A recent assessment of the Chinese-language media landscape in the United States says that most media outlets are under Beijing’s control or possess a pro-Beijing editorial stance.
On Nov. 29, the Hoover Institution, based at Stanford University, published a report by a group of China scholars from around the world that details China’s attempts to influence and infiltrate U.S. government and society. Included in the document is a section on how the Chinese regime has sought to influence public opinion in Chinese immigrant communities via Chinese-language media.
According to the authors, the Chinese regime has made it a priority to control the narrative of how China is portrayed overseas, and Beijing has launched a “concerted campaign” to control Chinese-language media.
At a meeting held this August on propaganda work, Chinese leader Xi Jinping said, “To present good images, we should improve our international communication capability, tell China’s stories well, disseminate China’s voice, show an authentic and comprehensive China to the world, and raise the country’s soft power and the influence of Chinese culture.”
Aside from increasing the operations of its state media on foreign soil—with over 2,000 staff globally at the China News Service, which acts like a wire service and sends articles to overseas Chinese media—China has taken control over some of those very same media companies that cater to an overseas Chinese audience.
Under Beijing’s Thumb
For example, Sky Link TV, a 24/7 Chinese satellite TV channel, was first established in 1989 in California by a Taiwanese corporation, according to the report. But between 2013 and 2014, the company was purchased by a state-owned media company based in Guangzhou City in southern China, GZ Television Media. The acquisition was hailed as “an important project for cultural export” in a July 2014 document published by the Ministry of Commerce.
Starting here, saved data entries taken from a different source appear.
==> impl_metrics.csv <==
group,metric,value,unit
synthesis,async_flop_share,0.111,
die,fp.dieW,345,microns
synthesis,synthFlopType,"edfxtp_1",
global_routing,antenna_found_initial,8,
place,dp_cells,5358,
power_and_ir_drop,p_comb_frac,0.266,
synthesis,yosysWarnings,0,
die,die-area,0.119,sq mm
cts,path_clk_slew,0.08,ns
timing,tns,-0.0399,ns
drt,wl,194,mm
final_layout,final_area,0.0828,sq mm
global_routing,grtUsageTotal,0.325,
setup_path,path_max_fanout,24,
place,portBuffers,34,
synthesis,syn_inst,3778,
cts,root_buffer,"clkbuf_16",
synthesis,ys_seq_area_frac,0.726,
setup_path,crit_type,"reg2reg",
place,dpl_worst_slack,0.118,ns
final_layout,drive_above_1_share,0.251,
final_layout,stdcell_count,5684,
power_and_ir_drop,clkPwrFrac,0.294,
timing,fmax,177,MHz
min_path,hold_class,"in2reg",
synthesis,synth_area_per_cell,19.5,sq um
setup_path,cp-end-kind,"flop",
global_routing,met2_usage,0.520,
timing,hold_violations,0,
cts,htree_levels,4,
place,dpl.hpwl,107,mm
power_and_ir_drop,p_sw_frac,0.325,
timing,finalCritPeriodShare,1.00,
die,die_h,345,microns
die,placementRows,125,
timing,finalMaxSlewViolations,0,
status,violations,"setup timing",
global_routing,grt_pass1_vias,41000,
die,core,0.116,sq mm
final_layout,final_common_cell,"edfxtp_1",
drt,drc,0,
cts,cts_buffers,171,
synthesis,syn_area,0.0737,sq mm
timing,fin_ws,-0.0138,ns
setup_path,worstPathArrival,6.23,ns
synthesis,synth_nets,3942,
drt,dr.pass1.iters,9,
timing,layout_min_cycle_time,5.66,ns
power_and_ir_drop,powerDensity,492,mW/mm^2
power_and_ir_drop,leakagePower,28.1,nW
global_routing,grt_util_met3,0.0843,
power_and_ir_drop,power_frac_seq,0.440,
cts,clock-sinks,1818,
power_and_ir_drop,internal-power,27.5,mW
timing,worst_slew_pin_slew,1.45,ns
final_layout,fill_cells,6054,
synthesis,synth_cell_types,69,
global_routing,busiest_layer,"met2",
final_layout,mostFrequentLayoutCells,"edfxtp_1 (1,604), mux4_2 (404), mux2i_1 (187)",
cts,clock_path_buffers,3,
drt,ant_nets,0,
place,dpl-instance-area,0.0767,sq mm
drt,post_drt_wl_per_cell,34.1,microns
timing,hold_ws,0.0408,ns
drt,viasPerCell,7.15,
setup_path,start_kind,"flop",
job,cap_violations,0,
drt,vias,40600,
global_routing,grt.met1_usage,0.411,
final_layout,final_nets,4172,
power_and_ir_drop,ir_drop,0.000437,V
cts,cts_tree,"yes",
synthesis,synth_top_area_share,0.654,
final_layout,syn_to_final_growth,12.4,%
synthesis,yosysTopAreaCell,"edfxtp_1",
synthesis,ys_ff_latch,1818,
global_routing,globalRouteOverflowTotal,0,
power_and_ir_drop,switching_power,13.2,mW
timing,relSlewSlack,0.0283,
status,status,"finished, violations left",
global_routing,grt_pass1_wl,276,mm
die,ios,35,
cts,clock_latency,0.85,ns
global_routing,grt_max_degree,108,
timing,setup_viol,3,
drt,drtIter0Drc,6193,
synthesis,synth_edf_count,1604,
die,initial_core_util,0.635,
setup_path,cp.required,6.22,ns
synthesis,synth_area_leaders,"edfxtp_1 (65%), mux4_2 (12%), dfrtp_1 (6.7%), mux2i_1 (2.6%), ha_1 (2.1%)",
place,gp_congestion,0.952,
**src/hdl/qbu_cfg.svh**
```systemverilog
`ifndef QBU_CFG_SVH
`define QBU_CFG_SVH

// ---------------------------------------------------------------------------
// register bus geometry
// ---------------------------------------------------------------------------

// byte wide register address
`define QBU_ADDR_W 8

// read and write data width
`define QBU_DATA_W 16

// ---------------------------------------------------------------------------
// reset values of the writable fields
// ---------------------------------------------------------------------------

// verification on by default
`define QBU_DEF_VERIFY_EN 1'b1

// smallest legal mPacket fragment in bytes
`define QBU_DEF_MIN_FRAG 8'd46

// verify retry interval
`define QBU_DEF_VERIFY_TIMER 8'd10

// inter packet gap in byte times
`define QBU_DEF_IPG_TIMER 8'd12

// 24 bit watchdog split over 0x13 (low 16) and 0x14 (high 8)
`define QBU_DEF_WDOG 24'h01E848

`endif

```
**src/hdl/qbu_pkg.sv**
```systemverilog
`include "qbu_cfg.svh"

package qbu_pkg;

    // ------------------------------------------------------------------------
    // register address map
    // ------------------------------------------------------------------------
    // 0x10..0x12 and 0x16..0x18 left out of the map and read as zero
    typedef enum logic [`QBU_ADDR_W-1:0] {
        addr_preempt_en    = 8'h00,
        addr_verify_en     = 8'h01,
        addr_busy          = 8'h02,
        addr_tx_frag_cnt   = 8'h03,
        addr_rx_frag_cnt   = 8'h04,
        addr_frag_mismatch = 8'h05,
        addr_preempt_state = 8'h06,
        addr_err_rx_crc    = 8'h07,
        addr_err_rx_frame  = 8'h08,
        addr_err_fragment  = 8'h09,
        addr_err_verify    = 8'h0A,
        addr_min_frag_size = 8'h0B,
        addr_verify_timer  = 8'h0C,
        addr_ipg_timer     = 8'h0D,
        addr_reset_ctrl    = 8'h0E,
        addr_verify_ctrl   = 8'h0F,
        addr_wdog_lo       = 8'h13,
        addr_wdog_hi       = 8'h14,
        addr_tx_timeout    = 8'h15
    } qbu_addr_e;

    // one bus cycle without handshake
    typedef struct packed {
        logic                   wr;
        logic                   rd;
        logic [`QBU_ADDR_W-1:0] addr;
        logic [`QBU_DATA_W-1:0] wdata;
    } qbu_bus_req_t;

    // ------------------------------------------------------------------------
    // mac side groups
    // ------------------------------------------------------------------------
    // status and counters sampled from the mac
    typedef struct packed {
        logic        preempt_en;
        logic        rx_busy;
        logic        tx_busy;
        logic        preemptable_frame;
        logic        preempt_active;
        logic [15:0] tx_frag_cnt;
        logic [15:0] rx_frag_cnt;
        logic        frag_mismatch;
        logic [15:0] err_rx_crc_cnt;
        logic [15:0] err_rx_frame_cnt;
        logic [15:0] err_fragment_cnt;
        logic [15:0] err_verify_cnt;
        logic        tx_timeout;
    } qbu_status_t;

    // writable configuration values
    typedef struct packed {
        logic        verify_en;
        logic [7:0]  min_frag_size;
        logic [7:0]  verify_timer;
        logic [7:0]  ipg_timer;
        logic [23:0] watchdog;
    } qbu_cfg_t;

    // update strobes for all fields but verify enable
    typedef struct packed {
        logic min_frag_size;
        logic verify_timer;
        logic ipg_timer;
        logic watchdog;
    } qbu_cfg_valid_t;

    // self clearing control strobes
    typedef struct packed {
        logic reset;
        logic start_verify;
        logic clear_verify;
    } qbu_ctrl_t;

endpackage

```
**src/hdl/qbu_cfg_regs.sv**
```systemverilog
`timescale 1ns/1ns

`include "qbu_cfg.svh"

module qbu_cfg_regs (
    input  logic                   i_clk,
    input  logic                   i_rst_n,
    input  qbu_pkg::qbu_bus_req_t  i_bus_req,
    output qbu_pkg::qbu_cfg_t      o_cfg,
    output qbu_pkg::qbu_cfg_valid_t o_cfg_valid,
    output qbu_pkg::qbu_ctrl_t     o_ctrl
);

    // ------------------------------------------------------------------------
    // state
    // ------------------------------------------------------------------------
    // configuration fields held until rewritten
    qbu_pkg::qbu_cfg_t       cfg_q;
    // per field update strobes
    qbu_pkg::qbu_cfg_valid_t cfg_valid_q;
    // reset / verify control strobes
    qbu_pkg::qbu_ctrl_t      ctrl_q;

    // address seen through the map
    qbu_pkg::qbu_addr_e      wr_addr;

    assign wr_addr = qbu_pkg::qbu_addr_e'(i_bus_req.addr);

    // ------------------------------------------------------------------------
    // configuration fields
    // ------------------------------------------------------------------------
    always_ff @(posedge i_clk or negedge i_rst_n) begin
        if (!i_rst_n) begin
            // come up with the mac defaults
            cfg_q.verify_en     <= `QBU_DEF_VERIFY_EN;
            cfg_q.min_frag_size <= `QBU_DEF_MIN_FRAG;
            cfg_q.verify_timer  <= `QBU_DEF_VERIFY_TIMER;
            cfg_q.ipg_timer     <= `QBU_DEF_IPG_TIMER;
            cfg_q.watchdog      <= `QBU_DEF_WDOG;
        end else if (i_bus_req.wr) begin
            case (wr_addr)
                qbu_pkg::addr_verify_en: begin
                    cfg_q.verify_en <= i_bus_req.wdata[0];
                end
                qbu_pkg::addr_min_frag_size: begin
                    cfg_q.min_frag_size <= i_bus_req.wdata[7:0];
                end
                qbu_pkg::addr_verify_timer: begin
                    cfg_q.verify_timer <= i_bus_req.wdata[7:0];
                end
                qbu_pkg::addr_ipg_timer: begin
                    cfg_q.ipg_timer <= i_bus_req.wdata[7:0];
                end
                // full data word lands in the low half
                qbu_pkg::addr_wdog_lo: begin
                    cfg_q.watchdog[15:0] <= i_bus_req.wdata;
                end
                // only the low byte is meaningful here
                qbu_pkg::addr_wdog_hi: begin
                    cfg_q.watchdog[23:16] <= i_bus_req.wdata[7:0];
                end
                // status, control and unmapped addresses
                default: begin
                end
            endcase
        end
    end

    // ------------------------------------------------------------------------
    // one cycle strobes
    // ------------------------------------------------------------------------
    always_ff @(posedge i_clk or negedge i_rst_n) begin
        if (!i_rst_n) begin
            cfg_valid_q <= '0;
            ctrl_q      <= '0;
        end else begin
            // low unless this edge carries a write
            cfg_valid_q <= '0;
            ctrl_q      <= '0;
            if (i_bus_req.wr) begin
                case (wr_addr)
                    qbu_pkg::addr_min_frag_size: begin
                        cfg_valid_q.min_frag_size <= 1'b1;
                    end
                    qbu_pkg::addr_verify_timer: begin
                        cfg_valid_q.verify_timer <= 1'b1;
                    end
                    qbu_pkg::addr_ipg_timer: begin
                        cfg_valid_q.ipg_timer <= 1'b1;
                    end
                    // watchdog commits on the low half write
                    qbu_pkg::addr_wdog_lo: begin
                        cfg_valid_q.watchdog <= 1'b1;
                    end
                    // bit 0 requests a mac reset
                    qbu_pkg::addr_reset_ctrl: begin
                        ctrl_q.reset <= i_bus_req.wdata[0];
                    end
                    // bit 0 clear and bit 1 start
                    qbu_pkg::addr_verify_ctrl: begin
                        ctrl_q.clear_verify <= i_bus_req.wdata[0];
                        ctrl_q.start_verify <= i_bus_req.wdata[1];
                    end
                    default: begin
                    end
                endcase
            end
        end
    end

    assign o_cfg       = cfg_q;
    assign o_cfg_valid = cfg_valid_q;
    assign o_ctrl      = ctrl_q;

endmodule

```
**src/hdl/qbu_read_port.sv**
```systemverilog
`timescale 1ns/1ns

`include "qbu_cfg.svh"

module qbu_read_port (
    input  logic                   i_clk,
    input  logic                   i_rst_n,
    input  qbu_pkg::qbu_bus_req_t  i_bus_req,
    input  qbu_pkg::qbu_status_t   i_status,
    input  qbu_pkg::qbu_cfg_t      i_cfg,
    output logic [`QBU_DATA_W-1:0] o_bus_dout
);

    // ------------------------------------------------------------------------
    // status capture
    // ------------------------------------------------------------------------
    // mac status sampled once per clock
    qbu_pkg::qbu_status_t     status_q;
    // address seen through the map
    qbu_pkg::qbu_addr_e       rd_addr;
    // selected field before the output flop
    logic [`QBU_DATA_W-1:0]   rd_data;
    // registered read data
    logic [`QBU_DATA_W-1:0]   dout_q;

    always_ff @(posedge i_clk or negedge i_rst_n) begin
        if (!i_rst_n) begin
            status_q <= '0;
        end else begin
            status_q <= i_status;
        end
    end

    assign rd_addr = qbu_pkg::qbu_addr_e'(i_bus_req.addr);

    // ------------------------------------------------------------------------
    // read select
    // ------------------------------------------------------------------------
    // every field zero extended to the bus width
    always_comb begin
        case (rd_addr)
            qbu_pkg::addr_preempt_en:    rd_data = `QBU_DATA_W'(status_q.preempt_en);
            qbu_pkg::addr_verify_en:     rd_data = `QBU_DATA_W'(i_cfg.verify_en);
            // rx in bit 1 and tx in bit 0
            qbu_pkg::addr_busy: begin
                rd_data = `QBU_DATA_W'({status_q.rx_busy, status_q.tx_busy});
            end
            qbu_pkg::addr_tx_frag_cnt:   rd_data = status_q.tx_frag_cnt;
            qbu_pkg::addr_rx_frag_cnt:   rd_data = status_q.rx_frag_cnt;
            qbu_pkg::addr_frag_mismatch: rd_data = `QBU_DATA_W'(status_q.frag_mismatch);
            // preemptable frame above preempt active
            qbu_pkg::addr_preempt_state: begin
                rd_data = `QBU_DATA_W'({status_q.preemptable_frame,
                                        status_q.preempt_active});
            end
            // error counters
            qbu_pkg::addr_err_rx_crc:    rd_data = status_q.err_rx_crc_cnt;
            qbu_pkg::addr_err_rx_frame:  rd_data = status_q.err_rx_frame_cnt;
            qbu_pkg::addr_err_fragment:  rd_data = status_q.err_fragment_cnt;
            qbu_pkg::addr_err_verify:    rd_data = status_q.err_verify_cnt;
            // configuration readback
            qbu_pkg::addr_min_frag_size: rd_data = `QBU_DATA_W'(i_cfg.min_frag_size);
            qbu_pkg::addr_verify_timer:  rd_data = `QBU_DATA_W'(i_cfg.verify_timer);
            qbu_pkg::addr_ipg_timer:     rd_data = `QBU_DATA_W'(i_cfg.ipg_timer);
            qbu_pkg::addr_wdog_lo:       rd_data = i_cfg.watchdog[15:0];
            qbu_pkg::addr_wdog_hi:       rd_data = `QBU_DATA_W'(i_cfg.watchdog[23:16]);
            qbu_pkg::addr_tx_timeout:    rd_data = `QBU_DATA_W'(status_q.tx_timeout);
            // control strobes, dropped debug and frame control registers and holes
            default:                     rd_data = '0;
        endcase
    end

    // ------------------------------------------------------------------------
    // output flop
    // ------------------------------------------------------------------------
    // data one cycle after the strobe and zero on idle cycles
    always_ff @(posedge i_clk or negedge i_rst_n) begin
        if (!i_rst_n) begin
            dout_q <= '0;
        end else if (i_bus_req.rd) begin
            dout_q <= rd_data;
        end else begin
            dout_q <= '0;
        end
    end

    assign o_bus_dout = dout_q;

endmodule

```
**src/hdl/qbu_reg_list.sv**
```systemverilog
`timescale 1ns/1ns

`include "qbu_cfg.svh"

module qbu_reg_list (
    input  logic                    i_clk,
    input  logic                    i_rst_n,
    input  qbu_pkg::qbu_bus_req_t   i_bus_req,
    input  qbu_pkg::qbu_status_t    i_status,
    output logic [`QBU_DATA_W-1:0]  o_bus_dout,
    output qbu_pkg::qbu_cfg_t       o_cfg,
    output qbu_pkg::qbu_cfg_valid_t o_cfg_valid,
    output qbu_pkg::qbu_ctrl_t      o_ctrl
);

    // ------------------------------------------------------------------------
    // internal wiring
    // ------------------------------------------------------------------------
    // config values shared by the mac and the readback path
    qbu_pkg::qbu_cfg_t cfg;

    // ------------------------------------------------------------------------
    // write side
    // ------------------------------------------------------------------------
    // decodes writes into fields and strobes
    qbu_cfg_regs cfg_regs_i (
        .i_clk       (i_clk),
        .i_rst_n     (i_rst_n),
        .i_bus_req   (i_bus_req),
        .o_cfg       (cfg),
        .o_cfg_valid (o_cfg_valid),
        .o_ctrl      (o_ctrl)
    );

    // ------------------------------------------------------------------------
    // read side
    // ------------------------------------------------------------------------
    // same bus request, status capture and read mux
    qbu_read_port read_port_i (
        .i_clk      (i_clk),
        .i_rst_n    (i_rst_n),
        .i_bus_req  (i_bus_req),
        .i_status   (i_status),
        .i_cfg      (cfg),
        .o_bus_dout (o_bus_dout)
    );

    // config also leaves the block
    assign o_cfg = cfg;

endmodule

```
Other media outlets were also initially established overseas as an independent voice, but have since fallen under Beijing influence, according to the report. Popular newspapers Singtao, World Journal, and Ming Pao, and online news sites like Duowei, are named as outlets first established independent of Beijing, but since purchased by businessmen with pro-Beijing leanings. The ownership information could not be independently verified by The Epoch Times.
Duowei’s owner, Yu Pun-hoi, is a founding member of the Tsinghua University Center for US-China Relations and has written essays promoting Beijing’s sovereignty claims in the South China Sea, according to the report.
Meanwhile, the report cited previously little-known evidence of direct Chinese ownership over several media companies that have long been suspected of Beijing ties.
SinoVision, a television broadcaster, has been claimed to be controlled by the Chinese regime’s Overseas Chinese Office—an office under China’s cabinet-like State Council until this year, when the central authorities’ restructuring subsumed the office under the United Front, an agency in charge of pushing Beijing’s agenda abroad—by former staffers.
Meanwhile, Qiaobao, or China Press, is a Chinese-language newspaper whose founder was a former reporter for the state-run China News Service.
Today, the two media outlets, along with a newspaper called Sino American Times, all belong to the Asian Culture and Media Group.
According to the report, citing sources within these three firms, China News Service and the Overseas Chinese Affairs Office “dispatched editorial personnel to the United States” in the early 1990s to establish the Media Group. The Overseas Chinese Affairs Office purposely hid its financial role in the companies.
“Chinese officials backed this push as part of an effort to fight back against the negative publicity generated by the Party’s crackdown on protests around Tiananmen Square on June 4, 1989,” the report said.
Pushing Its Agenda Through US Media
The Chinese regime has also used stealth tactics to buy up U.S. media companies. Beginning in the late 2000s, China’s state-run China Radio International (CRI) began leasing local radio stations across the United States and supplying them with news content from Beijing. CRI chiefly leases the stations through a U.S.-based private company, EDI Media. “The content of all of EDI’s outlets mirrors that of China’s state-owned media,” the report said.
In addition, the Hong Kong-based, pro-Beijing Phoenix TV—previously known to be partially owned by China’s state broadcaster CCTV—made attempts to purchase two major FM radio stations and a Mexican radio station in order to broadcast into southern California, where there are large Chinese communities. The former deal was dropped after U.S. authorities declined to approve it, while the Mexican radio station deal is being contested at the Federal Communications Commission.
The report concluded that given these efforts by the Chinese regime, only a few media outlets that publish in Chinese are truly independent: the Chinese-language editions of The Epoch Times and its sister broadcaster NTD, Sound of Hope radio, and Vision Times, a Chinese newspaper.
The authors recommended that the U.S. authorities find ways to identify the true ownership structures of Chinese media companies that have purchased U.S. media outlets. Meanwhile, any “foreign-owned or foreign-controlled media” that “advance a foreign government line” should register with the federal government under the Foreign Agents Registration Act, they said.
They added that U.S. authorities should look into whether these organizations and their employees should also register under the relevant lobbying regulations.